### src/rtl/dma_pkg.sv
// Shared types and constants for the ICB DMA master.
package dma_pkg;

  typedef enum logic [2:0] {
    S_IDLE  = 3'd0,
    S_SRD   = 3'd1,
    S_SWAIT = 3'd2,
    S_CMD   = 3'd3,
    S_RSP   = 3'd4,
    S_FIN   = 3'd5
  } dma_state_e;

  localparam int unsigned ICB_AW = 32;
  localparam int unsigned ICB_DW = 32;
  localparam logic [3:0]  WMASK_FULL = 4'hF;

  // Byte address of word idx relative to a word-aligned base; wraps modulo 2^32.
  function automatic logic [ICB_AW-1:0] mem_word_addr(input logic [ICB_AW-1:0] base,
                                                      input logic [ICB_AW-1:0] idx);
    return base + (idx << 2);
  endfunction

endpackage

### src/rtl/icb_dma_master.sv
// Single-outstanding ICB initiator moving word blocks between system memory
// and local SRAM. Every output is a flop loaded from the next-state values,
// so the bus and SRAM see glitch-free strobes that line up with the state.
module icb_dma_master
  import dma_pkg::*;
#(
  parameter int SRAM_AW = 13,
  parameter int LEN_W   = 13
) (
  input  logic                clk,
  input  logic                rst_n,
  input  logic                start,
  input  logic                dir,
  input  logic [ICB_AW-1:0]   mem_base,
  input  logic [SRAM_AW-1:0]  sram_base,
  input  logic [LEN_W-1:0]    len,
  output logic                busy,
  output logic                done,
  output logic                err,
  output logic                icb_cmd_valid,
  input  logic                icb_cmd_ready,
  output logic                icb_cmd_read,
  output logic [ICB_AW-1:0]   icb_cmd_addr,
  output logic [ICB_DW-1:0]   icb_cmd_wdata,
  output logic [3:0]          icb_cmd_wmask,
  input  logic                icb_rsp_valid,
  output logic                icb_rsp_ready,
  input  logic [ICB_DW-1:0]   icb_rsp_rdata,
  input  logic                icb_rsp_err,
  output logic                sram_rd_en,
  output logic [SRAM_AW-1:0]  sram_rd_addr,
  input  logic [ICB_DW-1:0]   sram_rd_data,
  output logic                sram_wr_en,
  output logic [SRAM_AW-1:0]  sram_wr_addr,
  output logic [ICB_DW-1:0]   sram_wr_data
);

  // Transfer context
  dma_state_e          state_q, state_d;
  logic                dir_q, dir_d;
  logic [ICB_AW-1:0]   mem_base_q, mem_base_d;
  logic [SRAM_AW-1:0]  sram_base_q, sram_base_d;
  logic [LEN_W-1:0]    len_q, len_d;
  logic [LEN_W-1:0]    idx_q, idx_d;
  logic [ICB_DW-1:0]   wdata_q, wdata_d;
  logic                err_q, err_d;

  // Output registers
  logic                busy_q, busy_d;
  logic                done_q, done_d;
  logic                cmd_valid_q, cmd_valid_d;
  logic                cmd_read_q, cmd_read_d;
  logic [ICB_AW-1:0]   cmd_addr_q, cmd_addr_d;
  logic [ICB_DW-1:0]   cmd_wdata_q, cmd_wdata_d;
  logic [3:0]          cmd_wmask_q, cmd_wmask_d;
  logic                rsp_ready_q, rsp_ready_d;
  logic                rd_en_q, rd_en_d;
  logic [SRAM_AW-1:0]  rd_addr_q, rd_addr_d;
  logic                wr_en_q, wr_en_d;
  logic [SRAM_AW-1:0]  wr_addr_q, wr_addr_d;
  logic [ICB_DW-1:0]   wr_data_q, wr_data_d;

  // Next-state, context update and the SRAM write captured from a good read response.
  always_comb begin
    state_d     = state_q;
    dir_d       = dir_q;
    mem_base_d  = mem_base_q;
    sram_base_d = sram_base_q;
    len_d       = len_q;
    idx_d       = idx_q;
    wdata_d     = wdata_q;
    err_d       = err_q;
    wr_en_d     = 1'b0;
    wr_addr_d   = {SRAM_AW{1'b0}};
    wr_data_d   = {ICB_DW{1'b0}};
    case (state_q)
      S_IDLE: begin
        if (start) begin
          dir_d       = dir;
          mem_base_d  = mem_base & 32'hFFFF_FFFC;
          sram_base_d = sram_base;
          len_d       = len;
          err_d       = 1'b0;
          idx_d       = {LEN_W{1'b0}};
          if (len == {LEN_W{1'b0}}) begin
            state_d = S_FIN;
          end else if (dir) begin
            state_d = S_SRD;
          end else begin
            state_d = S_CMD;
          end
        end else begin
          state_d = S_IDLE;
        end
      end
      S_SRD: begin
        state_d = S_SWAIT;
      end
      S_SWAIT: begin
        wdata_d = sram_rd_data;
        state_d = S_CMD;
      end
      S_CMD: begin
        if (icb_cmd_ready) begin
          state_d = S_RSP;
        end else begin
          state_d = S_CMD;
        end
      end
      S_RSP: begin
        if (icb_rsp_valid) begin
          if (icb_rsp_err) begin
            err_d   = 1'b1;
            state_d = S_FIN;
          end else begin
            if (!dir_q) begin
              wr_en_d   = 1'b1;
              wr_addr_d = sram_base_q + SRAM_AW'(idx_q);
              wr_data_d = icb_rsp_rdata;
            end else begin
              wr_en_d   = 1'b0;
            end
            if (idx_q == (len_q - {{(LEN_W-1){1'b0}}, 1'b1})) begin
              state_d = S_FIN;
            end else begin
              idx_d = idx_q + {{(LEN_W-1){1'b0}}, 1'b1};
              if (dir_q) begin
                state_d = S_SRD;
              end else begin
                state_d = S_CMD;
              end
            end
          end
        end else begin
          state_d = S_RSP;
        end
      end
      S_FIN: begin
        state_d = S_IDLE;
      end
      default: begin
        state_d = S_IDLE;
      end
    endcase
  end

  // Output values for the state about to be entered; cmd fields hold while CMD waits.
  always_comb begin
    busy_d      = (state_d != S_IDLE);
    done_d      = (state_d == S_FIN);
    rsp_ready_d = (state_d == S_RSP);
    cmd_valid_d = 1'b0;
    cmd_read_d  = 1'b0;
    cmd_addr_d  = {ICB_AW{1'b0}};
    cmd_wdata_d = {ICB_DW{1'b0}};
    cmd_wmask_d = 4'h0;
    rd_en_d     = 1'b0;
    rd_addr_d   = {SRAM_AW{1'b0}};
    if (state_d == S_CMD) begin
      cmd_valid_d = 1'b1;
      cmd_read_d  = ~dir_d;
      cmd_addr_d  = mem_word_addr(mem_base_d, ICB_AW'(idx_d));
      cmd_wmask_d = WMASK_FULL;
      if (dir_d) begin
        cmd_wdata_d = wdata_d;
      end else begin
        cmd_wdata_d = {ICB_DW{1'b0}};
      end
    end else if (state_d == S_SRD) begin
      rd_en_d   = 1'b1;
      rd_addr_d = sram_base_d + SRAM_AW'(idx_d);
    end else begin
      rd_en_d   = 1'b0;
    end
  end

  // State, context and output registers; reset abandons any transfer in flight.
  always_ff @(posedge clk or negedge rst_n) begin
    if (!rst_n) begin
      state_q     <= S_IDLE;
      dir_q       <= 1'b0;
      mem_base_q  <= {ICB_AW{1'b0}};
      sram_base_q <= {SRAM_AW{1'b0}};
      len_q       <= {LEN_W{1'b0}};
      idx_q       <= {LEN_W{1'b0}};
      wdata_q     <= {ICB_DW{1'b0}};
      err_q       <= 1'b0;
      busy_q      <= 1'b0;
      done_q      <= 1'b0;
      cmd_valid_q <= 1'b0;
      cmd_read_q  <= 1'b0;
      cmd_addr_q  <= {ICB_AW{1'b0}};
      cmd_wdata_q <= {ICB_DW{1'b0}};
      cmd_wmask_q <= 4'h0;
      rsp_ready_q <= 1'b0;
      rd_en_q     <= 1'b0;
      rd_addr_q   <= {SRAM_AW{1'b0}};
      wr_en_q     <= 1'b0;
      wr_addr_q   <= {SRAM_AW{1'b0}};
      wr_data_q   <= {ICB_DW{1'b0}};
    end else begin
      state_q     <= state_d;
      dir_q       <= dir_d;
      mem_base_q  <= mem_base_d;
      sram_base_q <= sram_base_d;
      len_q       <= len_d;
      idx_q       <= idx_d;
      wdata_q     <= wdata_d;
      err_q       <= err_d;
      busy_q      <= busy_d;
      done_q      <= done_d;
      cmd_valid_q <= cmd_valid_d;
      cmd_read_q  <= cmd_read_d;
      cmd_addr_q  <= cmd_addr_d;
      cmd_wdata_q <= cmd_wdata_d;
      cmd_wmask_q <= cmd_wmask_d;
      rsp_ready_q <= rsp_ready_d;
      rd_en_q     <= rd_en_d;
      rd_addr_q   <= rd_addr_d;
      wr_en_q     <= wr_en_d;
      wr_addr_q   <= wr_addr_d;
      wr_data_q   <= wr_data_d;
    end
  end

  assign busy          = busy_q;
  assign done          = done_q;
  assign err           = err_q;
  assign icb_cmd_valid = cmd_valid_q;
  assign icb_cmd_read  = cmd_read_q;
  assign icb_cmd_addr  = cmd_addr_q;
  assign icb_cmd_wdata = cmd_wdata_q;
  assign icb_cmd_wmask = cmd_wmask_q;
  assign icb_rsp_ready = rsp_ready_q;
  assign sram_rd_en    = rd_en_q;
  assign sram_rd_addr  = rd_addr_q;
  assign sram_wr_en    = wr_en_q;
  assign sram_wr_addr  = wr_addr_q;
  assign sram_wr_data  = wr_data_q;

endmodule
### config.mk
export PLATFORM = sky130hd
export DESIGN_NAME = icb_dma_master
export DESIGN_NICKNAME = d
export VERILOG_FILES = /design/src/rtl/dma_pkg.sv /design/src/rtl/icb_dma_master.sv
export SDC_FILE = /design/constraint.sdc
export NUM_CORES = 1
export LEC_CHECK = 0
export BUFFER_PORTS_ARGS = -buffer_cell sky130_fd_sc_hd__buf_4
export CORE_AREA = 2 2 151 153
export DETAILED_ROUTE_END_ITERATION = 10
export DIE_AREA = 0 0 153 155
export GPL_TIMING_DRIVEN = 1
export PLACE_DENSITY_LB_ADDON = 0.25
export SYNTH_ARGS = -nofsm -noshare
export SYNTH_HDL_FRONTEND = slang
export SYNTH_SLANG_ARGS = --single-unit
### constraint.sdc
create_clock -name clk -period 9.3 [get_ports clk]
set_clock_uncertainty 0.15 [all_clocks]
set_input_delay 0 -clock clk [delete_from_list [all_inputs] [get_ports clk]]
set_output_delay 0 -clock clk [all_outputs]
set_load 0.005 [all_outputs]
# == Word-level counts from Yosys, hierarchy flattened ==
# Cells that the tools add are included.
# op_classes
eq_ne,12
muxes,47
reduce_logical,6
n_addsub,5
bitwise_logic,1
# op_table
operator,n
2-to-1 mux 32 bit,10
2-to-1 mux 13 bit,12
adder 32 x 15 -> 32 bit,1
adder 13 bit,2
case mux 13 bit (2 select lines),1
2-to-1 mux 3 bit,6
case mux 3 bit (5 select lines),1
adder 13 x 1 -> 13 bit (second input constant),1
== test 13 bit,1
logical NOT 13 bit,1
2-to-1 mux 1 bit,13
subtractor 13 x 1 -> 13 bit (second input constant),1
== test 3 x 2 -> 1 bit (second input constant),3
== test 3 bit (second input constant),3
== test 3 x 1 -> 1 bit (second input constant),2
inequality test 2 bit (second input constant),3
2-to-1 mux 2 bit,2
2-to-1 mux 4 bit,1
AND reduction 4 bit,1
logical NOT 3 bit,1
nonzero test 3 bit,1
case mux 1 bit (2 select lines),1
AND reduction 2 bit,1
nonzero test 2 bit,1
NOT 1 bit,1
# totals
regBits,241
out_inout_bits,134
word_cells,92
input_bits,129

# == Depth between registers and ports, before layout ==
# logic_depth
ltp_word,9
depth_mapped,25
depth_no_buf,24

# == Least setup slack after synthesis ==
# No wires, ideal clock.
# synth_timing
path_type,register to register
start,register len_q[0]
end,register rd_addr_q[11] (netlist: sram_rd_addr[11])
stages_incl_launch_ff,24
required_ns,9.025
period_less_slack_ns,5.358
arrival_ns,5.083
setup_time_ns,0.125
path_buffers,1
path_slack_ns,3.942
cell_sequence,dfrtp_1 inv_1 ha_1 or3b_1 buf_2 or4b_1 o22a_1 a2111oi_4 nand3_4 and2_1 nand2_1 nand3_1 o21ai_0 ha_1 a21o_1 a21oi_1 o21bai_1 a21oi_1 o21bai_1 a21o_1 maj3_1 a21oi_1 o21ai_1 mux2i_1
# synth_via
elab_chain_cells,9
# synth_rtl
item,line,rtl
from (decl),icb_dma_master.sv:43,"logic [LEN_W-1:0] len_q, len_d;"
from (signal assigned),icb_dma_master.sv:184,len_q <= {LEN_W{1'b0}};
from (signal assigned),icb_dma_master.sv:206,len_q <= len_d;
subtractor 13 x 1 -> 13 bit,icb_dma_master.sv:123,"if (idx_q == (len_q - {{(LEN_W-1){1'b0}}, 1'b1})) begin"
== test 13 bit,icb_dma_master.sv:123,
2-to-1 mux 13 bit,icb_dma_master.sv:123,
2-to-1 mux 13 bit,icb_dma_master.sv:112,if (icb_rsp_err) begin
2-to-1 mux 13 bit,icb_dma_master.sv:111,if (icb_rsp_valid) begin
case mux 13 bit (2 select lines),icb_dma_master.sv:76,case (state_q)
named net idx_d[1],icb_dma_master.sv:44,"logic [LEN_W-1:0] idx_q, idx_d;"
adder 13 bit,icb_dma_master.sv:171,rd_addr_d = sram_base_d + SRAM_AW'(idx_d);
2-to-1 mux 13 bit,icb_dma_master.sv:169,end else if (state_d == S_SRD) begin
2-to-1 mux 13 bit,icb_dma_master.sv:159,if (state_d == S_CMD) begin
named net rd_addr_d[11],icb_dma_master.sv:58,"logic [SRAM_AW-1:0] rd_addr_q, rd_addr_d;"
to (signal assigned),icb_dma_master.sv:197,rd_addr_q <= {SRAM_AW{1'b0}};
to (signal assigned),icb_dma_master.sv:219,rd_addr_q <= rd_addr_d;
to (decl),icb_dma_master.sv:58,
# The timed path passes the listed nets, and every way through them passes these cells.
# A chain may end at the register's enable or synchronous reset.

# == Worst setup path after layout ==
# Same ends and word-level chain as after synthesis.

==> flow_summary.toml <==
[clocking]
cts_tree = "built"
clock-root-buffer = "clkbuf_16"
clk_latency_ns = 0.53
h-tree-depth = 1
clockBufferDepth = 3
cts_buffers = 26
clk_pin_slew_worst_paths_ns = 0.06
post-cts-setup-buffers = 0
cts.sinks = 237

[pwr]
p_clk_share_pct = 25.1
swShare_pct = 35.1
ir_drop_v = 0.000209
power_frac_comb_pct = 37.5
power_leakage_nw = 7.72
switchingPower_mw = 1.43
power_frac_seq_pct = 37.5
power_density_nw_per_um2 = 268
p_int_mw = 2.63

[worst_setup_path]
path_class = "reg2reg"
cp_data_arrival_time_ns = 6.38
cp.required_ns = 9.56
startpoint_type = "register"
timing.rr.start = "len_q[0]$_DFFE_PN0P_"
end_kind = "register"
cp-startpoint = "len_q[0]$_DFFE_PN0P_"
cp_max_fo = 8

[place]
hpwlAfterDp_mm = 18.3
placed_cells = 1535
io_buffer_count = 260
gp_congestion = 0.823

[timing]
fin_crit_sh_pct = 65.8
drv_slew = 0
rsz0062_at_grt = "no"
clock.fmax_ghz = 0.163
fin_tns_setup_ns = 0
hold_violations = 0
worst_pin_slew_ns = 1.12
slew_headroom_pct = 25.2
finalSetupViolations = 0
min_period_ns = 6.12

[global_route]
grt_pass1_vias = 9120
antenna_found_initial = 0
grt_first_pass_wirelength_mm = 46.2
grt_usage_pct = 23.9
grt_start_max_net_pins = 129
grt_overflow = 0

[finish]
final_common_cell = "buf_4"
fillers = 1616
nets = 1575
drive_gt1_share_pct = 25.2
fin_cells = 1711
mostFrequentLayoutCells = "buf_4, dfrtp_1, nand2_1, dlygate4sd3_1, and2_1"
areaGrowthSynthToFinish_pct = 39.9
n_antenna_cell = 0

[synth]
async_reset_ff_share_pct = 100
synth_compound_area_share_pct = 8.40
syn_inst = 1028
synthMuxAreaShare_pct = 5.65
synth.net_count = 1197
yosysWarnings = 0
syn_area_um2 = 10800
synth_top_family_by_area = "simple AND/OR/NAND/NOR gates"
synth-xor-area-share_pct = 3.40
synth_top_flop_cell = "dfrtp_1"
ys_ff_latch = 237
synth_fa_ha_area_share_pct = 5.02
ys_seq_area_share_pct = 54.8
synth_cell_types = 70
avgSynthCellArea_um2 = 10.5
synthSimpleGateAreaFrac_pct = 19.8
synth_edf_count = 0

[floorplan]
die_area_um2 = 23700
die_h_um = 155
initial_utilization_pct = 48.7
num_rows = 55
core_um2 = 22200
io-pin-count = 263
die_w_um = 153

[hold_path]
min_path_type = "in2reg"
hold_start = "start"

[drt]
via_per_inst = 5.16
drt-initial-drc-count = 414
vias = 8835
routed_wl_mm = 28.4
avgRoutedWirePerCell_um = 16.6
drc_errors = 0
first_pass_iters = 6
ant_nets = 0

[status]
status = "completed"

[flow_run]
cap_violations = 0
[area by class of cell]
type | count | area, um^2 | share of cell area, %
clock buffers | 33 | 707 | 4.67
clock inverters | 15 | 148 | 0.975
inverters | 34 | 128 | 0.843
multi-input cells | 713 | 4590 | 30.3
flip-flops and latches | 237 | 5930 | 39.2
well taps | 285 | 357 | 2.35
repair buffers | 394 | 3290 | 21.7
[registers in the layout, summed over array words and instances (netlist names), 3 cells and up]
register       flops
icb_cmd_addr      32
icb_cmd_wdata     32
mem_base_q        32
sram_wr_data      32
wdata_q           32
idx_q             13
len_q             13
sram_base_q       13
sram_rd_addr      13
sram_wr_addr      13
state_q            3
[worst paths after layout]
path | depth (start not counted) | slack [ns] | endpoint
worst max-delay path | 22 | 3.18 | sram_rd_addr[11]$_DFF_PN0_
min in group asynchronous | 2 | 0.04 | sram_rd_addr[4]$_DFF_PN0_
worst min-delay path | 4 | 0.03 | icb_rsp_ready$_DFF_PN0_
worst min register to register | 1 | 0.32 | mem_base_q[1]$_DFF_PN0_
max in group asynchronous | 3 | 7.57 | mem_base_q[23]$_DFF_PN0_
worst max register to register | 22 | 3.18 | sram_rd_addr[11]$_DFF_PN0_
[power groups by stage]
stage | Combinational (mW) | Clock [mW] | Sequential [mW]
floorplan | 0.963 | 0 | 1.49
detailed placement | 1.46 | 0 | 1.53
finish | 1.52 | 1.02 | 1.52
CTS | 1.52 | 1.04 | 1.52
global route | 1.70 | 1.08 | 1.55
global placement | 1.42 | 0 | 1.52
[Yosys cell counts, types with 4 or more instances]
master	instances	area share, %
and2_1	47	2.7
xnor2_1	32	2.6
nor4_1	8	0.46
a31oi_1	6	0.35
nor2b_1	6	0.35
mux2i_1	24	2.2
dfrtp_1	237	55
nand2_1	197	6.8
or2_2	4	0.23
nor3_1	21	0.97
o21a_1	6	0.42
nand4_1	8	0.46
a21o_1	7	0.49
nor2_1	41	1.4
or3_1	10	0.58
nor3b_1	8	0.55
o21ai_0	32	1.5
nand3_1	20	0.92
o211ai_1	4	0.28
o21bai_1	9	0.62
o31ai_1	5	0.35
buf_1	4	0.14
buf_4	4	0.28
inv_1	33	1.1
clkbuf_1	34	1.2
nand2b_1	7	0.40
xor2_1	10	0.81
and3_1	44	2.5
ha_1	37	4.3
or4_1	5	0.35
mux2_2	33	3.4
a21oi_1	38	1.8
[what timing repair did]
item	CTS	global route
hold endpoints to repair	327	0
gates resized for setup	0	0
hold buffers	128	0
[critical path: stages, from the launching register on]
cell	delay (ns)
dfrtp_1	0.41
inv_1	0.08
ha_1	0.24
or3b_1	0.47
nor4_1	0.38
xnor2_1	0.14
nor4_1	0.74
nand3_4	0.20
and2_1	0.23
nand2_1	0.17
nand3_1	0.09
o21ai_0	0.39
ha_1	0.38
a21o_1	0.15
a21oi_1	0.23
o21bai_1	0.09
a21oi_1	0.24
o21bai_1	0.11
a21o_1	0.21
maj3_1	0.36
a21oi_1	0.23
o21ai_1	0.16
mux2i_1	0.15
[cells by family (layout without fill, tap and decap cells)]
logic type	count (synthesis)	count (layout)
muxes	57	57
DFF	237	237
AOI/OAI and AO/OA	135	135
and+or+nand+nor	437	437
xor gates and xnor gates	42	42
buffers and inverters	78	476
adders and majority gates	42	42
[layer usage]
layer	wire [um]	vias to the layer above	global-route usage (%)
met1	12000	4245	30.3
met2	14000	271	41.3
met3	1850	45	5.43
li1	-	4274	-
met4	651	0	7.14
met5	0	-	0
[stage by stage]
| step | cell area [um^2] | hold slack [ns] | setup slack, ns | util (%) | power (mW) |
|---|---|---|---|---|---|
| floorplan | 10800 | -0.446 | 3.94 | - | 2.45 |
| global placement | 13000 | 0.0340 | 3.38 | 58.5 | 2.94 |
| detailed placement | 13000 | 0.0418 | 3.24 | 58.5 | 2.99 |
| CTS | 15100 | 0.00456 | 3.19 | 68.1 | 4.08 |
| global route | 15100 | 0.0595 | 2.64 | 68.1 | 4.33 |
| finish | 15100 | 0.0341 | 3.18 | 68.1 | 4.06 |
(Power assumes the default switching activity.)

**EXERCISE**.
Work out how many lines of the entries hold the word "signal", and write only that figure.

**RESPONSE FOR THIS EXERCISE**.
4